PAIN PAL Lifestyle journalism is characterized by blurred boundaries, presenting facts in a playful, more interesting manner and balancing information with creativity (Illustration by proksima)

Or you can try and control as much as you can by drawing up an outline, a plotline, a copy flow guide before you do any serious writing, but I have never had much use for such things. In seven out of 10 interviews I’ve done as a journalist, I would show up without as much as a questionnaire nor would I record the conversation or even take down notes. I figure if I don’t remember anything from the conversation, then there is no point writing it all down. But I’m older now and I do not trust my memory as much. It’s time for change.

Still, when I’m writing, it’s like mind straight to paper and, in many cases, such as in this one, I try to do without intervention from dictionaries, thesauruses, Google, and other references. When not feeling confident enough to write anything of value, I defy all sense of inadequacy and just get started writing, staring the blank page in the eye and tackling it before I’m ready. It doesn’t always work, but getting started is, well, the only way to start. Sometimes, I only need one good sentence to get the rest of the sentences flowing out of me. Sometimes, I agonize over a million sentences before I get the right one and then with the right one, throwing everything else, I start over again. 

There is nothing to writing. All you do is sit down at a typewriter and bleed. —Ernest Hemingway

I have no scientific proof for this, but writing gets so much harder when you entertain thoughts that it’s a kind of suffering, a torture, an agony. I try to make it seem easier by thinking 1,000 words are all it takes to get it done, or five pages (or 200 pages), or one hour (if it’s an article with 1,000 words or fewer). There are times I do write continuously, not minding my grammar or my syntax or my choice of words or the organization of my thoughts or even my facts, and then once I’m done, I start rearranging the flow, replacing some of the words, adding, subtracting, multiplying, dividing, verifying my facts, crafting the whole thing.

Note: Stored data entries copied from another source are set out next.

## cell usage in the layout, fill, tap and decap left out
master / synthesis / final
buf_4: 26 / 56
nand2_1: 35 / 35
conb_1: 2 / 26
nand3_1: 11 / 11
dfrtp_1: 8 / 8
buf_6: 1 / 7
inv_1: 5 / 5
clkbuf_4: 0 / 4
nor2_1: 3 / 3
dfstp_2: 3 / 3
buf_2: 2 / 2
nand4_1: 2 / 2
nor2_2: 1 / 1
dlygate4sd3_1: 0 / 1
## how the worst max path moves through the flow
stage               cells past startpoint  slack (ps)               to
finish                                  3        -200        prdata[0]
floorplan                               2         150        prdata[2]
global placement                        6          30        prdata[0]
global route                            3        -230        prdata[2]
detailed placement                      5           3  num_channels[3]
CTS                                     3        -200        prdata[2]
<file path="src/mmd_pkg.sv">
// ----------------------------------------------------------------------------
// mmd_pkg
// Shared widths, register map, state encoding and control structs for the
// multiscale min/max decimator.
// ----------------------------------------------------------------------------
package mmd_pkg;

	localparam int SAMPLE_W = 16;
	localparam int CHAN_W   = 6;
	localparam int LEVEL_W  = 4;
	localparam int NCH_W    = 7;
	localparam int NLV_W    = 4;
	localparam int COUNT_W  = 2;
	localparam int WORD_W   = COUNT_W + 2 * SAMPLE_W;

	localparam int APB_AW = 3;
	localparam int APB_DW = 32;

	localparam int DEF_MAX_CHANNELS = 64;
	localparam int DEF_MAX_LEVELS   = 12;

	// register index, taken from paddr[2]
	localparam logic REG_NUM_CHANNELS = 1'b0;
	localparam logic REG_NUM_LEVELS   = 1'b1;

	localparam logic [NCH_W-1:0] NUM_CHANNELS_RST = NCH_W'(1);
	localparam logic [NLV_W-1:0] NUM_LEVELS_RST   = NLV_W'(12);

	// group fill codes
	localparam logic [COUNT_W-1:0] CNT_EMPTY = 2'd0;
	localparam logic [COUNT_W-1:0] CNT_ONE   = 2'd1;
	localparam logic [COUNT_W-1:0] CNT_TWO   = 2'd2;

	typedef enum logic [2:0] {
		ST_CLEAR,
		ST_IDLE,
		ST_READ,
		ST_UPDATE,
		ST_FLUSH
	} mmd_state_t;

	typedef struct packed {
		logic load;
		logic rd_en;
		logic wr_en;
		logic adv;
		logic push;
		logic push_last;
		logic pend_clr;
		logic clr_wr;
	} mmd_cmd_t;

	typedef struct packed {
		logic in_use;
		logic complete;
		logic final_lv;
		logic pend_valid;
		logic out_free;
		logic clr_done;
	} mmd_status_t;

endpackage

</file>
<file path="src/mmd_ctrl.sv">
// ----------------------------------------------------------------------------
// mmd_ctrl
// Sequencer: clears the group store after reset, then walks one sample up
// the levels, one read and one update per level.
// ----------------------------------------------------------------------------
module mmd_ctrl (
	input  logic                  clk,
	input  logic                  arst_n,
	input  logic                  in_valid,
	output logic                  in_ready,
	input  mmd_pkg::mmd_status_t  status,
	output mmd_pkg::mmd_cmd_t     cmd
);
	import mmd_pkg::*;

	mmd_state_t state_q, state_d;

	always_ff @(posedge clk or negedge arst_n) begin
		if (!arst_n) begin
			state_q <= ST_CLEAR;
		end else begin
			state_q <= state_d;
		end
	end

	// next state
	always_comb begin
		state_d = state_q;
		case (state_q)
			ST_CLEAR: begin
				if (status.clr_done) state_d = ST_IDLE;
			end
			ST_IDLE: begin
				if (in_valid && status.in_use) state_d = ST_READ;
			end
			ST_READ: state_d = ST_UPDATE;
			ST_UPDATE: begin
				if (!status.complete) begin
					state_d = status.pend_valid ? ST_FLUSH : ST_IDLE;
				end else if (!status.pend_valid || status.out_free) begin
					state_d = status.final_lv ? ST_FLUSH : ST_READ;
				end
			end
			ST_FLUSH: begin
				if (status.out_free) state_d = ST_IDLE;
			end
			default: state_d = ST_IDLE;
		endcase
	end

	// outputs
	always_comb begin
		cmd      = '0;
		in_ready = 1'b0;
		case (state_q)
			ST_CLEAR: cmd.clr_wr = 1'b1;
			ST_IDLE: begin
				in_ready = 1'b1;
				cmd.load = in_valid;
			end
			ST_READ: cmd.rd_en = 1'b1;
			ST_UPDATE: begin
				if (!status.complete) begin
					cmd.wr_en = 1'b1;
				end else if (!status.pend_valid || status.out_free) begin
					// older result goes out as not-last, new one waits in pend
					cmd.wr_en = 1'b1;
					cmd.adv   = 1'b1;
					cmd.push  = status.pend_valid;
				end
			end
			ST_FLUSH: begin
				if (status.out_free) begin
					cmd.push      = 1'b1;
					cmd.push_last = 1'b1;
					cmd.pend_clr  = 1'b1;
				end
			end
			default: ;
		endcase
	end

	a_idle_no_pend: assert property (@(posedge clk) disable iff (!arst_n)
		(state_q == ST_IDLE) |-> !status.pend_valid)
		else $error("pending result left behind at idle");

	a_read_then_update: assert property (@(posedge clk) disable iff (!arst_n)
		(state_q == ST_READ) |=> (state_q == ST_UPDATE))
		else $error("read not followed by update");

	a_clear_done: assert property (@(posedge clk) disable iff (!arst_n)
		(state_q == ST_CLEAR && status.clr_done) |=> (state_q == ST_IDLE))
		else $error("clear pass did not end in idle");

endmodule

</file>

That’s also hard to do—some writers say rewriting is the more important phase in the process of writing—but somehow I find it so much easier if I have something to work on, so it does work that I have a draft, no matter how rough. Other times, I write sentence per sentence, not moving to the next sentence until I’ve perfected the sentence before it. I think this is called agony writing, which was once upon a time exclusively my way of writing, but not since I discovered that when the mood strikes I can also just write automatically and then, once the draft is done, spend my energy turning it into a shape that pleases me.

Like I said in the beginning, which has so far led me here, I console (or delude?) myself that whatever it is I have to write about, I should do okay if I stick to the truth. The truth is all you need to write, the truth that comes from the way you experience things, see, hear, touch, taste, feel them, and the truth that may resonate with the reader, who might have experienced them the same way, who might be moved to look at them differently, who might see, hear, touch, taste, feel them for the first time. 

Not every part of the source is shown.